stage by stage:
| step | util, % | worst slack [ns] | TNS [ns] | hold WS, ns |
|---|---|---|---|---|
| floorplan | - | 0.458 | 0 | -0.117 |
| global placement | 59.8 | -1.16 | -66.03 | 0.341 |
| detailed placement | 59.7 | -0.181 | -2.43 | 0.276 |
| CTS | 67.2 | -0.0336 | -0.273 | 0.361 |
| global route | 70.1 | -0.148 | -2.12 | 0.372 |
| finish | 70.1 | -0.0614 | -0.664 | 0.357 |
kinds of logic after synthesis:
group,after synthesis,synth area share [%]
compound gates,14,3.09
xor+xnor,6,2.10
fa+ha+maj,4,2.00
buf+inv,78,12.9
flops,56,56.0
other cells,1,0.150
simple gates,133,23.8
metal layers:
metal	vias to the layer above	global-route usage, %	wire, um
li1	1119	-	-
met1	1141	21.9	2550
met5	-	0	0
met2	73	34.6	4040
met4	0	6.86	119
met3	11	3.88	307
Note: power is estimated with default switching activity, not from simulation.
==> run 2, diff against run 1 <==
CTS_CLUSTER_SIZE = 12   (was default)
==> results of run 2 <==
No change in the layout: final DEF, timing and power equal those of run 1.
**config.mk**
```make
export PLATFORM = sky130hd
export DESIGN_NAME = layer1_maxpool
export DESIGN_NICKNAME = d
export VERILOG_FILES = /design/src/rtl/layer1_maxpool.sv
export SDC_FILE = /design/constraint.sdc
export NUM_CORES = 1
export LEC_CHECK = 0
export CAP_MARGIN = 20
export CORE_ASPECT_RATIO = 0.9
export CORE_MARGIN = 3
export CORE_UTILIZATION = 51
export DETAILED_ROUTE_END_ITERATION = 12
export PLACE_DENSITY_LB_ADDON = 0.08
export SLEW_MARGIN = 20
export SYNTH_ARGS = -nofsm -noshare
export SYNTH_HDL_FRONTEND = slang
export SYNTH_SLANG_ARGS = --single-unit
```
**constraint.sdc**
```tcl
create_clock -name clk -period 5.6 [get_ports clk]
set_clock_uncertainty 0.15 [all_clocks]
set_input_delay 0.56 -clock clk [delete_from_list [all_inputs] [get_ports clk]]
set_output_delay 0.56 -clock clk [all_outputs]
set_load 0.005 [all_outputs]
```
### src/rtl/usb_tx_encoder.sv
//-----------------------------------------------------------------------------
// usb_tx_encoder
//
// Transmit line encoder for a USB full-speed link. Packet bytes arrive over a
// valid/ready handshake into a one-byte holding register. The encoder sends
// SYNC, then each byte LSB-first, inserts a stuffed 0 after every run of six
// transmitted 1s, NRZI-encodes the bit stream onto the D+/D- pair and closes
// the packet with EOP (SE0, SE0, J).
//
// Parameters
//   CLKS_PER_BIT   clk cycles per line bit time (2 or more)
//
// Ports
//   clk            system clock
//   n_rst          asynchronous active-low reset (line returns to J at once)
//   tx_start       one-cycle packet request, honored only while idle
//   tx_data        packet byte
//   tx_data_valid  tx_data holds a byte
//   tx_last        tx_data is the final byte of the packet
//   tx_data_ready  holding register empty; a byte moves on valid && ready
//   tx_busy        packet in progress, SYNC through EOP
//   tx_error       one-cycle pulse when the holding register underruns
//   dplus_out      D+ drive
//   dminus_out     D- drive
//-----------------------------------------------------------------------------
`timescale 1ns/1ps

module usb_tx_encoder #(
  parameter int CLKS_PER_BIT = 8
) (
  input  logic       clk,
  input  logic       n_rst,
  input  logic       tx_start,
  input  logic [7:0] tx_data,
  input  logic       tx_data_valid,
  input  logic       tx_last,
  output logic       tx_data_ready,
  output logic       tx_busy,
  output logic       tx_error,
  output logic       dplus_out,
  output logic       dminus_out
);

  localparam int            TW        = $clog2(CLKS_PER_BIT);
  localparam logic [TW-1:0] TIMER_MAX = TW'(CLKS_PER_BIT - 1);
  localparam logic [7:0]    SYNC_BYTE = 8'h80;
  localparam logic [2:0]    STUFF_RUN = 3'd6;

  typedef enum logic [2:0] {
    S_IDLE,
    S_SYNC,
    S_DATA,
    S_STUFF,
    S_EOP_SE0,
    S_EOP_J
  } state_t;

  state_t        state_q, state_d;

  // Bit timer: the line and the state only move when it wraps.
  logic [TW-1:0] timer_q, timer_d;

  // Shifter: in SYNC/DATA, shift_q[0] is the bit currently on the line and
  // bit_cnt_q its index. In STUFF they describe the data bit that resumes
  // after the stuffed 0. In EOP_SE0 bit_cnt_q counts the SE0 bit times.
  logic [7:0]    shift_q, shift_d;
  logic          shift_last_q, shift_last_d;
  logic [2:0]    bit_cnt_q, bit_cnt_d;

  // Run length of consecutive transmitted 1s, for bit stuffing.
  logic [2:0]    ones_q, ones_d;

  // A stuff bit owed after the final data bit; EOP follows it.
  logic          eop_pend_q, eop_pend_d;

  // One-byte holding register in front of the shifter.
  logic [7:0]    hold_q, hold_d;
  logic          hold_last_q, hold_last_d;
  logic          hold_full_q, hold_full_d;

  // Registered outputs.
  logic          dp_q, dp_d;
  logic          dm_q, dm_d;
  logic          busy_q, busy_d;
  logic          err_q, err_d;

  logic          bit_wrap;
  logic          byte_end;
  logic          stuff_due;
  logic          underrun;
  logic          emit_data;
  logic          emit_bit;
  logic          emit_stuff;

  assign bit_wrap  = (timer_q == TIMER_MAX);
  assign stuff_due = (ones_q == STUFF_RUN);
  assign byte_end  = bit_wrap && (bit_cnt_q == 3'd7) &&
                     ((state_q == S_SYNC) || (state_q == S_DATA));
  // The byte just finished was not the last one, and nothing is waiting.
  assign underrun  = byte_end && !shift_last_q && !hold_full_q;

  //---------------------------------------------------------------------------
  // State register
  //---------------------------------------------------------------------------
  always_ff @(posedge clk or negedge n_rst) begin
    if (!n_rst) begin
      state_q <= S_IDLE;
    end else begin
      state_q <= state_d;
    end
  end

  //---------------------------------------------------------------------------
  // Next-state logic
  //---------------------------------------------------------------------------
  always_comb begin
    // NOTE: every variable driven here gets a default first, so no path can
    // leave it unassigned and infer a latch.
    state_d = state_q;
    case (state_q)
      S_IDLE: begin
        if (tx_start) state_d = S_SYNC;
      end
      S_SYNC, S_DATA: begin
        if (bit_wrap) begin
          if (bit_cnt_q == 3'd7) begin
            if (underrun)          state_d = S_EOP_SE0;
            else if (stuff_due)    state_d = S_STUFF;
            else if (shift_last_q) state_d = S_EOP_SE0;
            else                   state_d = S_DATA;
          end else if (stuff_due) begin
            state_d = S_STUFF;
          end else begin
            state_d = S_DATA;
          end
        end
      end
      S_STUFF: begin
        if (bit_wrap) state_d = eop_pend_q ? S_EOP_SE0 : S_DATA;
      end
      S_EOP_SE0: begin
        if (bit_wrap && (bit_cnt_q == 3'd1)) state_d = S_EOP_J;
      end
      S_EOP_J: begin
        if (bit_wrap) state_d = S_IDLE;
      end
      default: state_d = S_IDLE;
    endcase
  end

  //---------------------------------------------------------------------------
  // Datapath and output next-state logic
  //---------------------------------------------------------------------------
  always_comb begin
    shift_d      = shift_q;
    shift_last_d = shift_last_q;
    bit_cnt_d    = bit_cnt_q;
    ones_d       = ones_q;
    eop_pend_d   = eop_pend_q;
    hold_d       = hold_q;
    hold_last_d  = hold_last_q;
    hold_full_d  = hold_full_q;
    dp_d         = dp_q;
    dm_d         = dm_q;
    busy_d       = busy_q;
    err_d        = 1'b0;
    emit_data    = 1'b0;
    emit_bit     = 1'b0;
    emit_stuff   = 1'b0;

    timer_d = ((state_q == S_IDLE) || bit_wrap) ? '0 : timer_q + 1'b1;

    // Accept into the holding register in any state, including idle, so the
    // first byte can be preloaded ahead of tx_start.
    if (tx_data_valid && !hold_full_q) begin
      hold_d      = tx_data;
      hold_last_d = tx_last;
      hold_full_d = 1'b1;
    end

    case (state_q)
      S_IDLE: begin
        if (tx_start) begin
          busy_d       = 1'b1;
          shift_d      = SYNC_BYTE;
          shift_last_d = 1'b0;
          bit_cnt_d    = 3'd0;
          eop_pend_d   = 1'b0;
          ones_d       = '0;
          emit_data    = 1'b1;
          emit_bit     = SYNC_BYTE[0];
        end
      end

      S_SYNC, S_DATA: begin
        if (bit_wrap) begin
          if (bit_cnt_q == 3'd7) begin
            if (underrun) begin
              // Drop the packet and close the line straight away.
              err_d     = 1'b1;
              dp_d      = 1'b0;
              dm_d      = 1'b0;
              bit_cnt_d = 3'd0;
            end else if (shift_last_q) begin
              if (stuff_due) begin
                emit_stuff = 1'b1;
                eop_pend_d = 1'b1;
              end else begin
                dp_d      = 1'b0;
                dm_d      = 1'b0;
                bit_cnt_d = 3'd0;
              end
            end else begin
              shift_d      = hold_q;
              shift_last_d = hold_last_q;
              hold_full_d  = 1'b0;
              bit_cnt_d    = 3'd0;
              eop_pend_d   = 1'b0;
              if (stuff_due) begin
                emit_stuff = 1'b1;
              end else begin
                emit_data = 1'b1;
                emit_bit  = hold_q[0];
              end
            end
          end else begin
            // Advance before a possible stuff so STUFF resumes on shift_q[0].
            shift_d   = {1'b0, shift_q[7:1]};
            bit_cnt_d = bit_cnt_q + 1'b1;
            if (stuff_due) begin
              emit_stuff = 1'b1;
            end else begin
              emit_data = 1'b1;
              emit_bit  = shift_q[1];
            end
          end
        end
      end

      S_STUFF: begin
        if (bit_wrap) begin
          if (eop_pend_q) begin
            dp_d      = 1'b0;
            dm_d      = 1'b0;
            bit_cnt_d = 3'd0;
          end else begin
            emit_data = 1'b1;
            emit_bit  = shift_q[0];
          end
        end
      end

      S_EOP_SE0: begin
        if (bit_wrap) begin
          bit_cnt_d = bit_cnt_q + 1'b1;
          if (bit_cnt_q == 3'd1) begin
            dp_d = 1'b1;
            dm_d = 1'b0;
          end
        end
      end

      S_EOP_J: begin
        if (bit_wrap) busy_d = 1'b0;
      end

      default: ;
    endcase

    // NRZI: a 0 (data or stuffed) toggles J/K, a 1 holds the line.
    if (emit_stuff || (emit_data && !emit_bit)) begin
      dp_d   = ~dp_q;
      dm_d   = ~dm_q;
      ones_d = '0;
    end else if (emit_data) begin
      ones_d = ones_q + 1'b1;
    end
  end

  //---------------------------------------------------------------------------
  // Datapath registers
  //---------------------------------------------------------------------------
  always_ff @(posedge clk or negedge n_rst) begin
    if (!n_rst) begin
      // NOTE: sequential state uses non-blocking assignments so every register
      // samples the pre-edge values, independent of statement order.
      timer_q      <= '0;
      shift_q      <= '0;
      shift_last_q <= 1'b0;
      bit_cnt_q    <= '0;
      ones_q       <= '0;
      eop_pend_q   <= 1'b0;
      hold_q       <= '0;
      hold_last_q  <= 1'b0;
      hold_full_q  <= 1'b0;
      dp_q         <= 1'b1;
      dm_q         <= 1'b0;
      busy_q       <= 1'b0;
      err_q        <= 1'b0;
    end else begin
      timer_q      <= timer_d;
      shift_q      <= shift_d;
      shift_last_q <= shift_last_d;
      bit_cnt_q    <= bit_cnt_d;
      ones_q       <= ones_d;
      eop_pend_q   <= eop_pend_d;
      hold_q       <= hold_d;
      hold_last_q  <= hold_last_d;
      hold_full_q  <= hold_full_d;
      dp_q         <= dp_d;
      dm_q         <= dm_d;
      busy_q       <= busy_d;
      err_q        <= err_d;
    end
  end

  assign tx_data_ready = ~hold_full_q;
  assign tx_busy       = busy_q;
  assign tx_error      = err_q;
  assign dplus_out     = dp_q;
  assign dminus_out    = dm_q;

endmodule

::::::::::

Task item: Please return exactly the lines from the first line of the material through the one with "-2.43 | 0.276 |", and no lines after it.

Written response:
stage by stage:
| step | util, % | worst slack [ns] | TNS [ns] | hold WS, ns |
|---|---|---|---|---|
| floorplan | - | 0.458 | 0 | -0.117 |
| global placement | 59.8 | -1.16 | -66.03 | 0.341 |
| detailed placement | 59.7 | -0.181 | -2.43 | 0.276 |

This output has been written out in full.